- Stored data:
━━━

`src/rtl/l2_d_cache_types.sv`:
```
// Shared L2 cache types: line geometry and the memory-side line adapter state encoding.
// Pure declarations; no latency or flow-control behaviour of its own.
package l2_d_cache_types;
  localparam int s_line    = 256;
  localparam int s_offset  = 5;
  localparam int s_beat    = 64;
  localparam int num_beats = s_line / s_beat;
  localparam int beat_w    = $clog2(num_beats);

  typedef enum logic [1:0] {
    IDLE  = 2'd0,
    READ  = 2'd1,
    WRITE = 2'd2,
    DONE  = 2'd3
  } adapter_state_t;
endpackage

```
`src/rtl/l2_line_buffer.sv`:
```
// Line assembly/disassembly register: full-line load or single-beat write per cycle, beat read mux.
// Writes land on the next rising edge; reads are combinational; load wins over a beat write.
module l2_line_buffer
  import l2_d_cache_types::*;
(
  input  logic              clk_i,
  input  logic              rst_ni,
  input  logic              load_i,
  input  logic [s_line-1:0] line_i,
  input  logic              beat_we_i,
  input  logic [beat_w-1:0] beat_idx_i,
  input  logic [s_beat-1:0] beat_i,
  output logic [s_beat-1:0] beat_o,
  output logic [s_line-1:0] line_o
);
  logic [s_line-1:0] line_q, line_d;

  always_comb begin
    line_d = line_q;
    if (load_i) begin
      line_d = line_i;
    end else if (beat_we_i) begin
      line_d[beat_idx_i*s_beat +: s_beat] = beat_i;
    end
  end

  always_ff @(posedge clk_i) begin
    if (!rst_ni) begin
      line_q <= '0;
    end else begin
      line_q <= line_d;
    end
  end

  assign beat_o = line_q[beat_idx_i*s_beat +: s_beat];
  assign line_o = line_q;
endmodule

```
`src/rtl/l2_cacheline_adapter.sv`:
```
// L2 line <-> 4-beat memory burst adapter; line_resp one cycle after the 4th burst_resp, stalls hold outputs.
// Optional perf counters under L2_ADAPTER_PERF_EN; otherwise read_count/write_count are tied to zero.
module l2_cacheline_adapter
  import l2_d_cache_types::*;
(
  input  logic              clk,
  input  logic              rst,
  input  logic              line_read,
  input  logic              line_write,
  input  logic [31:0]       line_address,
  input  logic [s_line-1:0] line_wdata,
  output logic [s_line-1:0] line_rdata,
  output logic              line_resp,
  output logic              burst_read,
  output logic              burst_write,
  output logic [31:0]       burst_address,
  output logic [s_beat-1:0] burst_wdata,
  input  logic [s_beat-1:0] burst_rdata,
  input  logic              burst_resp,
  output logic [31:0]       read_count,
  output logic [31:0]       write_count
);
  localparam logic [31:0] offset_mask = 32'((64'd1 << s_offset) - 64'd1);

  adapter_state_t    state_q, state_d;
  logic [beat_w-1:0] beat_q, beat_d;
  logic [31:0]       addr_q, addr_d;
  logic [s_line-1:0] rdata_q, rdata_d;
  logic              buf_load, buf_we, last_beat;
  logic [s_beat-1:0] buf_beat;
  logic [s_line-1:0] buf_line;

  assign last_beat = (beat_q == beat_w'(num_beats - 1));

  l2_line_buffer u_line_buffer (
    .clk_i      (clk),
    .rst_ni     (rst),
    .load_i     (buf_load),
    .line_i     (line_wdata),
    .beat_we_i  (buf_we),
    .beat_idx_i (beat_q),
    .beat_i     (burst_rdata),
    .beat_o     (buf_beat),
    .line_o     (buf_line)
  );

  always_comb begin
    state_d  = state_q;
    beat_d   = beat_q;
    addr_d   = addr_q;
    rdata_d  = rdata_q;
    buf_load = 1'b0;
    buf_we   = 1'b0;
    case (state_q)
      IDLE: begin
        if (line_write) begin
          addr_d   = line_address & ~offset_mask;
          beat_d   = '0;
          buf_load = 1'b1;
          state_d  = WRITE;
        end else if (line_read) begin
          addr_d  = line_address & ~offset_mask;
          beat_d  = '0;
          state_d = READ;
        end
      end
      READ: begin
        if (burst_resp) begin
          buf_we = 1'b1;
          beat_d = beat_q + beat_w'(1);
          // Snapshot the finished line so line_rdata survives later write loads.
          if (last_beat) begin
            rdata_d = buf_line;
            rdata_d[s_line-s_beat +: s_beat] = burst_rdata;
            state_d = DONE;
          end
        end
      end
      WRITE: begin
        if (burst_resp) begin
          beat_d = beat_q + beat_w'(1);
          if (last_beat) begin
            state_d = DONE;
          end
        end
      end
      DONE: begin
        state_d = IDLE;
      end
      default: begin
        state_d = IDLE;
      end
    endcase
  end

  always_ff @(posedge clk) begin
    if (!rst) begin
      state_q <= IDLE;
      beat_q  <= '0;
      addr_q  <= '0;
      rdata_q <= '0;
    end else begin
      state_q <= state_d;
      beat_q  <= beat_d;
      addr_q  <= addr_d;
      rdata_q <= rdata_d;
    end
  end

  assign line_resp     = (state_q == DONE);
  assign burst_read    = (state_q == READ);
  assign burst_write   = (state_q == WRITE);
  assign burst_address = addr_q;
  assign burst_wdata   = burst_write ? buf_beat : '0;
  assign line_rdata    = rdata_q;

`ifdef L2_ADAPTER_PERF_EN
  logic        op_wr_q, op_wr_d;
  logic [31:0] rd_cnt_q, rd_cnt_d, wr_cnt_q, wr_cnt_d;

  assign op_wr_d  = (state_q == IDLE) ? line_write : op_wr_q;
  assign rd_cnt_d = (state_q == DONE && !op_wr_q) ? rd_cnt_q + 32'd1 : rd_cnt_q;
  assign wr_cnt_d = (state_q == DONE &&  op_wr_q) ? wr_cnt_q + 32'd1 : wr_cnt_q;

  always_ff @(posedge clk) begin
    if (!rst) begin
      op_wr_q  <= 1'b0;
      rd_cnt_q <= '0;
      wr_cnt_q <= '0;
    end else begin
      op_wr_q  <= op_wr_d;
      rd_cnt_q <= rd_cnt_d;
      wr_cnt_q <= wr_cnt_d;
    end
  end

  assign read_count  = rd_cnt_q;
  assign write_count = wr_cnt_q;
`else
  assign read_count  = '0;
  assign write_count = '0;
`endif
endmodule

```
`config.mk`:
```
export PLATFORM = sky130hd
export DESIGN_NAME = l2_cacheline_adapter
export DESIGN_NICKNAME = d
export VERILOG_FILES = /design/src/rtl/l2_d_cache_types.sv /design/src/rtl/l2_line_buffer.sv /design/src/rtl/l2_cacheline_adapter.sv
export SDC_FILE = /design/constraint.sdc
export NUM_CORES = 1
export LEC_CHECK = 0
export BUFFER_PORTS_ARGS = -buffer_cell sky130_fd_sc_hd__buf_2
export CORE_AREA = 2 2 300 302
export DETAILED_ROUTE_END_ITERATION = 10
export DIE_AREA = 0 0 302 304
export GPL_TIMING_DRIVEN = 0
export PLACE_DENSITY = 0.43
export SKIP_CTS_REPAIR_TIMING = 1
export SLEW_MARGIN = 30
export SYNTH_ARGS = -nofsm -noshare
export SYNTH_HDL_FRONTEND = slang
export SYNTH_SLANG_ARGS = --single-unit
```
`constraint.sdc`:
```
create_clock -name clk -period 2.74 [get_ports clk]
set_input_delay 0.137 -clock clk [delete_from_list [all_inputs] [get_ports clk]]
set_output_delay 0.137 -clock clk [all_outputs]
set_load 0.02 [all_outputs]
```
Yosys cells after proc, flatten, opt, wreduce, memory -nomap -nowiden
Cells that the tools add are included.

Register bits: 548. Input bits: 357. Output and inout port bits: 419. Word-level logic and storage cells: 45.

Add/subtract/negate cells: 2. Equality and inequality tests: 7. Shift operators: 3. Mux-type cells: 19. Reductions and logical operators: 9.

Operators by type and width (count): $mux W256 (2); $bwmux W256 (1); $shift A64 B34 Y256 const A (1); $shiftx A256 B9 Y64 (1); $shiftx A64 B34 Y256 (1); $mux W32 (2); $mux W64 (1); $neg A8 Y34 (1); $mux W2 (7); $reduce_and A3 Y1 (3); $eq A2 B2 Y1 const B (3); $pmux W2 S3 (1); $reduce_bool A2 Y1 (3); $mux W1 (4); $ne A2 B1 Y1 const B (2); $pmux W2 S2 (1); $ne A3 B3 Y1 const B (1); $add A2 B1 Y2 const B (1); $eq A2 B1 Y1 const B (1); $logic_not A2 Y1 (1); $reduce_and A2 Y1 (1); $reduce_or A2 Y1 (1).

Depth between registers and ports, before layout
Gate-level depths: netlist of the first run.

Word-level depth: 5. Gate-level depth with buffers: 10. Mapped depth without buffers: 5.

Cells and area by module
A second synthesis of the first run with hierarchy kept.

Cell total of the unflattened synthesis: 2732. Area, all modules: 25674.6 µm².

Modules (own cells, without submodules): l2_line_buffer (instances 1, cells an instance 1329, area each 13013.7 µm², seq. area each 5124.9 µm²); l2_cacheline_adapter (instances 1, cells an instance 1403, area each 12660.9 µm², seq. area each 5745.5 µm²).

Least setup slack after synthesis of the first run
No wires, ideal clock.

Path type: flip-flop to flip-flop. From: register beat_q[0]. To: register u_line_buffer.line_q[132] (netlist: u_line_buffer.line_o[132]). Library setup time: 0.070 ns. Arrival: 2.105 ns. Required time: 2.670 ns. Path slack: 0.565 ns. Cell stages (with the launch flop): 11. Buffers on the path: 5. Clock period less this slack: 2.175 ns. Path through: dfxtp_1 > buf_2 > buf_6 > buf_6 > inv_1 > ha_1 > nor2b_1 > clkbuf_1 > clkbuf_1 > nand4_1 > a21oi_1.

Word-level cells in the longest chain between the ends: 5. Elaborated cells on any way between the ends: 6. Classes of those cells: add/sub: 1; shift: 2; mux: 3.

RTL lines: from (decl) (line l2_cacheline_adapter.sv:26) `logic [beat_w-1:0] beat_q, beat_d;`; from (signal assigned) (line l2_cacheline_adapter.sv:104) `beat_q <= beat_d;`; $neg A8 Y34 * (line l2_line_buffer.sv:23) `line_d[beat_idx_i*s_beat +: s_beat] = beat_i;`; $shiftx A64 B34 Y256 or $shift A64 B34 Y256 (tied branches) (line l2_line_buffer.sv:23); $bwmux W256 * (line l2_line_buffer.sv:23); $mux W256 * (line l2_line_buffer.sv:22) `end else if (beat_we_i) begin`; $mux W256 * (line l2_line_buffer.sv:20) `if (load_i) begin`; to (signal assigned) (line l2_line_buffer.sv:31) `line_q <= line_d;`; to (decl) (line l2_line_buffer.sv:16) `logic [s_line-1:0] line_q, line_d;`.

Mark *: on every way between the ends. The rest lies on a longest branch, timed or not. The select of a mux whose other input is x is not followed. A chain may end at the register's enable or synchronous reset.

Worst setup path after layout of the first run
From: register state_q[0]. To: output port burst_wdata[39].

Word-level cells in the longest chain between the ends: 2.

RTL lines: from (decl) (line l2_cacheline_adapter.sv:25) `adapter_state_t state_q, state_d;`; from (signal assigned) (line l2_cacheline_adapter.sv:103) `state_q <= state_d;`; $eq A2 B2 Y1 (line l2_cacheline_adapter.sv:112) `assign burst_write = (state_q == WRITE);`; $mux W64 (line l2_cacheline_adapter.sv:114) `assign burst_wdata = burst_write ? buf_beat : '0;`; to (decl) (line l2_cacheline_adapter.sv:17) `output logic [s_beat-1:0] burst_wdata,`.

No other way between the ends.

━━━

- Your instructions:
Give the number of lines that hold the word "chain" in these records, with nothing added.

- Answer for this exercise:
3